▶ **Collected data**

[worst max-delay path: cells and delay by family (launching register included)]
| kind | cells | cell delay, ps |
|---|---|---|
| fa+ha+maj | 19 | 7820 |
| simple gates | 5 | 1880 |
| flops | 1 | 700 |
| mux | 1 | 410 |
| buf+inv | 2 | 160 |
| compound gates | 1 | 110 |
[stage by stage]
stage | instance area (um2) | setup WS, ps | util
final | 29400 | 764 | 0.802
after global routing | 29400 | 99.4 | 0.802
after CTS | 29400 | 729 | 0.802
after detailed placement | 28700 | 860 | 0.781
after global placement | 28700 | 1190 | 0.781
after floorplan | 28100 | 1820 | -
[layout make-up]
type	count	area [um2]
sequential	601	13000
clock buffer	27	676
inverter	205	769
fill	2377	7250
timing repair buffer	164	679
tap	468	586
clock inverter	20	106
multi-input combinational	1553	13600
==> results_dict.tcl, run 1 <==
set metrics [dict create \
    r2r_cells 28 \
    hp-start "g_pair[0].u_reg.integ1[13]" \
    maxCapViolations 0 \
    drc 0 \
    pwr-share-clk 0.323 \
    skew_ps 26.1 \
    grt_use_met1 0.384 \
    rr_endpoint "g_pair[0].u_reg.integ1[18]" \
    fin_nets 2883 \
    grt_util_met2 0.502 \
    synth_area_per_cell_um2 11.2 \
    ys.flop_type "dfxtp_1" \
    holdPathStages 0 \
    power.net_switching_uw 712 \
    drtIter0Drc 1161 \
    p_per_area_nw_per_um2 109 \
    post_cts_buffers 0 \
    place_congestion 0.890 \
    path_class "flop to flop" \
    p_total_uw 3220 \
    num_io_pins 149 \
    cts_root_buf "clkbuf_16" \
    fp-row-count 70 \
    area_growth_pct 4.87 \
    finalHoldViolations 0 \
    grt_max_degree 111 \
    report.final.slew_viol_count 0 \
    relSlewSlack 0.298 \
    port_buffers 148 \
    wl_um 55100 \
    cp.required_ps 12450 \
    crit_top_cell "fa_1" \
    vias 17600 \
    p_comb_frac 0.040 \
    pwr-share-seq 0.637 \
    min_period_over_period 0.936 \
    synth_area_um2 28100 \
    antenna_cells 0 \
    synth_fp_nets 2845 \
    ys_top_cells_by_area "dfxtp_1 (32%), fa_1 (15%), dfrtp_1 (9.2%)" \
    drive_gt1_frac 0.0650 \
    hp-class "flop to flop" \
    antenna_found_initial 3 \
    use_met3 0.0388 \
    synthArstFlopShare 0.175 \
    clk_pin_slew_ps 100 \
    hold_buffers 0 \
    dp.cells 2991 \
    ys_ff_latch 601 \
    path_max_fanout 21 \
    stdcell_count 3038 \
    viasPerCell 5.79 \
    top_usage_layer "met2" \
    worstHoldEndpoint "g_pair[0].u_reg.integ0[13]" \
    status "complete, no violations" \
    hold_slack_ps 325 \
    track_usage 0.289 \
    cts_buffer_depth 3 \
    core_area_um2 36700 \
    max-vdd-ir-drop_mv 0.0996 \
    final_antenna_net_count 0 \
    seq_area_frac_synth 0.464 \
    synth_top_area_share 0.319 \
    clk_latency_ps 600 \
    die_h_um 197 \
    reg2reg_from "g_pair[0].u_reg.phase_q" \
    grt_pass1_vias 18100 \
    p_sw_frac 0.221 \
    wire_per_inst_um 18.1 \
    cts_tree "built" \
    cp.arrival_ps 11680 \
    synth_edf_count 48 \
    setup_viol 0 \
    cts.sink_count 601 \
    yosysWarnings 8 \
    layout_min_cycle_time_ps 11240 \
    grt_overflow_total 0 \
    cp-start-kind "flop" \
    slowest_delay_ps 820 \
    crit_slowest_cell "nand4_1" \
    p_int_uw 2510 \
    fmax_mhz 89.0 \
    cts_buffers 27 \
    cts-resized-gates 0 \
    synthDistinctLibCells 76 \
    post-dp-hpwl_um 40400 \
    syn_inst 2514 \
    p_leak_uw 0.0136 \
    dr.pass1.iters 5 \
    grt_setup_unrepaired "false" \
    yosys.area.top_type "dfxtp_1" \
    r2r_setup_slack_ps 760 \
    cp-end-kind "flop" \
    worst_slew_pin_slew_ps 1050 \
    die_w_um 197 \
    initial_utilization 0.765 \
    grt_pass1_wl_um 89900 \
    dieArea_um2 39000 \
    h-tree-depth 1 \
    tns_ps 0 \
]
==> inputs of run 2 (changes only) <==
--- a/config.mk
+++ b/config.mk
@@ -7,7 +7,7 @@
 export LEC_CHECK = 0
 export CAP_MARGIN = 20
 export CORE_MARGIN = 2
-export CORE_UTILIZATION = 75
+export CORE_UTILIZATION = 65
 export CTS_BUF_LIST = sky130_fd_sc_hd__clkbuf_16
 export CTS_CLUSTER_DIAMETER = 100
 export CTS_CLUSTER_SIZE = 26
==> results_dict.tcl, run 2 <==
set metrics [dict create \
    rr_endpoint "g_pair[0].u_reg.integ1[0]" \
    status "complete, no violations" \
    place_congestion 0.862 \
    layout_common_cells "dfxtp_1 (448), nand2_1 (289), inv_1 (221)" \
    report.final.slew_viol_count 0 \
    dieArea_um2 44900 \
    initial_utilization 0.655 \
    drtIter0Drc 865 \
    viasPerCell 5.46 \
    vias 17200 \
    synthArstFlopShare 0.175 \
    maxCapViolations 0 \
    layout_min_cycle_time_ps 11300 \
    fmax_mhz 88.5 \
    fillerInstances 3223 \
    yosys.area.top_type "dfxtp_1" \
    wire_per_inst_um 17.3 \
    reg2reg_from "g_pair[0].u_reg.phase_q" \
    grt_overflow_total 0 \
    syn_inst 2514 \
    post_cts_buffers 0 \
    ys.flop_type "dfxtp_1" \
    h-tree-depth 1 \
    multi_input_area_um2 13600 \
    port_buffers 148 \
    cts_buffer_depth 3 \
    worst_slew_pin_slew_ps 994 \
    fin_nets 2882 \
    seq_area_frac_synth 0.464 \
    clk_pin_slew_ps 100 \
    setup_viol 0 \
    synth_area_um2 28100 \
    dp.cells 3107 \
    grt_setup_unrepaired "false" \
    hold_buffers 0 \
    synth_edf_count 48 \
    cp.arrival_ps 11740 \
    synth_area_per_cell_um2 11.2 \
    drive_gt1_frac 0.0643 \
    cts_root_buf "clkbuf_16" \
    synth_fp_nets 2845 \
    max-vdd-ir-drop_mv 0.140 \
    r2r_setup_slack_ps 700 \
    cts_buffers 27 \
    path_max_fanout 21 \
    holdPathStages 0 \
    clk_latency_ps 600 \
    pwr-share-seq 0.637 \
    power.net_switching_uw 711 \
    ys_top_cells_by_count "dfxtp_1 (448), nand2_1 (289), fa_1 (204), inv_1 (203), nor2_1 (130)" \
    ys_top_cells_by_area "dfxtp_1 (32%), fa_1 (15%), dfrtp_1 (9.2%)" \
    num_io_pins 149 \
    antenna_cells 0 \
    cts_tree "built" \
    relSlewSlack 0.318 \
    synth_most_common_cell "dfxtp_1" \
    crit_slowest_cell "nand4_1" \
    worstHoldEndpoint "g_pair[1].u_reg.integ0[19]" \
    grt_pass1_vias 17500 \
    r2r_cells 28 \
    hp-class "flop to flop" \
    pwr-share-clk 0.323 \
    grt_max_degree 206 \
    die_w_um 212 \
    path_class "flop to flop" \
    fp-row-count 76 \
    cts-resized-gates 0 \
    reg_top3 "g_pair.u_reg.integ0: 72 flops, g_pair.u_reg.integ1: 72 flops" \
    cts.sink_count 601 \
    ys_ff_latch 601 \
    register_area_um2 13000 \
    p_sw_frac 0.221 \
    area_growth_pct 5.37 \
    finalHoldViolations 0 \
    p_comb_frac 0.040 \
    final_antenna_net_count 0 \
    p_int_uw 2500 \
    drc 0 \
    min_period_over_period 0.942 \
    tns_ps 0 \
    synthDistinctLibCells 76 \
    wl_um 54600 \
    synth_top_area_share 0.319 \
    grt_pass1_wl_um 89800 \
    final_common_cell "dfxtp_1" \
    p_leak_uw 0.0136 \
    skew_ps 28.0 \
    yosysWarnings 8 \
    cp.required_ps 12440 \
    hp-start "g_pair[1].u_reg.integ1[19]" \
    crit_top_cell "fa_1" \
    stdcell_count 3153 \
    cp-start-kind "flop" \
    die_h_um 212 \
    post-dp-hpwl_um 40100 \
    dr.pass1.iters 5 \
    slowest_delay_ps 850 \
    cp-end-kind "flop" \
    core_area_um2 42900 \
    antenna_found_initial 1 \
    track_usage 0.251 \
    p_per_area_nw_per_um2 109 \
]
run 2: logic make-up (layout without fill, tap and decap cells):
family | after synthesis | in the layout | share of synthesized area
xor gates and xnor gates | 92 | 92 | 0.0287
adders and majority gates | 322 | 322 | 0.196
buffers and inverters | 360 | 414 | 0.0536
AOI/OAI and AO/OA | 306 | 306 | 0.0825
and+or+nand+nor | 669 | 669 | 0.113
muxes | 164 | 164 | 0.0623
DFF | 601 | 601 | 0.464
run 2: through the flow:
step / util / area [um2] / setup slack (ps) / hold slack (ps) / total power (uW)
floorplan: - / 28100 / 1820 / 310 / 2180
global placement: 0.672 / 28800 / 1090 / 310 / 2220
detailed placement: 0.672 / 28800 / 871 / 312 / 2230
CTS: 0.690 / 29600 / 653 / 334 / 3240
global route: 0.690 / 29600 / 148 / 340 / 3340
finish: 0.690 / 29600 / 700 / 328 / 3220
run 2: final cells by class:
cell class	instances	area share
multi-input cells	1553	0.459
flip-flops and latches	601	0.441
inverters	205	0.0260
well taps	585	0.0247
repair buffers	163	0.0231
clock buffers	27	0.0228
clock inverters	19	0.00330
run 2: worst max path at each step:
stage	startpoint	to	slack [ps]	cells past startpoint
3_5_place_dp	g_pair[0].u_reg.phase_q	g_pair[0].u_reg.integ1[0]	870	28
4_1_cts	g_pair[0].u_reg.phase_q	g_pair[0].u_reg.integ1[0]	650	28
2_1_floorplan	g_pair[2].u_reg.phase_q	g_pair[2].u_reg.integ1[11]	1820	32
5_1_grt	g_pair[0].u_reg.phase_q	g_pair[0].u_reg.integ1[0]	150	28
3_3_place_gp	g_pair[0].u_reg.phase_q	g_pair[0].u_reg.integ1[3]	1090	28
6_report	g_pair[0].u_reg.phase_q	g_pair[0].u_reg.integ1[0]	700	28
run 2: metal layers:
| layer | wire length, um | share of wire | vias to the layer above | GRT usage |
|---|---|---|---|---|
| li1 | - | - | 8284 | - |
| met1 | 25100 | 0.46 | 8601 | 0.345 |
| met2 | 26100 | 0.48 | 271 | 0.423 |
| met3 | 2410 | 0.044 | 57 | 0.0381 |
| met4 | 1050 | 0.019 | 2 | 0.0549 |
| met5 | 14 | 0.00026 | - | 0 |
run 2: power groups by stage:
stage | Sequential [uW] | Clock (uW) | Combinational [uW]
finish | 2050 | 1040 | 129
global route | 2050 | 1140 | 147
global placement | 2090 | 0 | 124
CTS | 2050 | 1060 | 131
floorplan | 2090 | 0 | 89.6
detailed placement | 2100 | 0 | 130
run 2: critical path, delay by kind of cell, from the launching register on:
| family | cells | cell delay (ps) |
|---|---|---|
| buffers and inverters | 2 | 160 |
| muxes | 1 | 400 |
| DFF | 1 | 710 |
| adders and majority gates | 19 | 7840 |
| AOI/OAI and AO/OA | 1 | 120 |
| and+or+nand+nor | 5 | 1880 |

▶ **Exercise details**
Using the data above, return every line that contains the string "placement".

▶ **Your solution**
after detailed placement | 28700 | 860 | 0.781
after global placement | 28700 | 1190 | 0.781
global placement: 0.672 / 28800 / 1090 / 310 / 2220
detailed placement: 0.672 / 28800 / 871 / 312 / 2230
global placement | 2090 | 0 | 124
detailed placement | 2100 | 0 | 130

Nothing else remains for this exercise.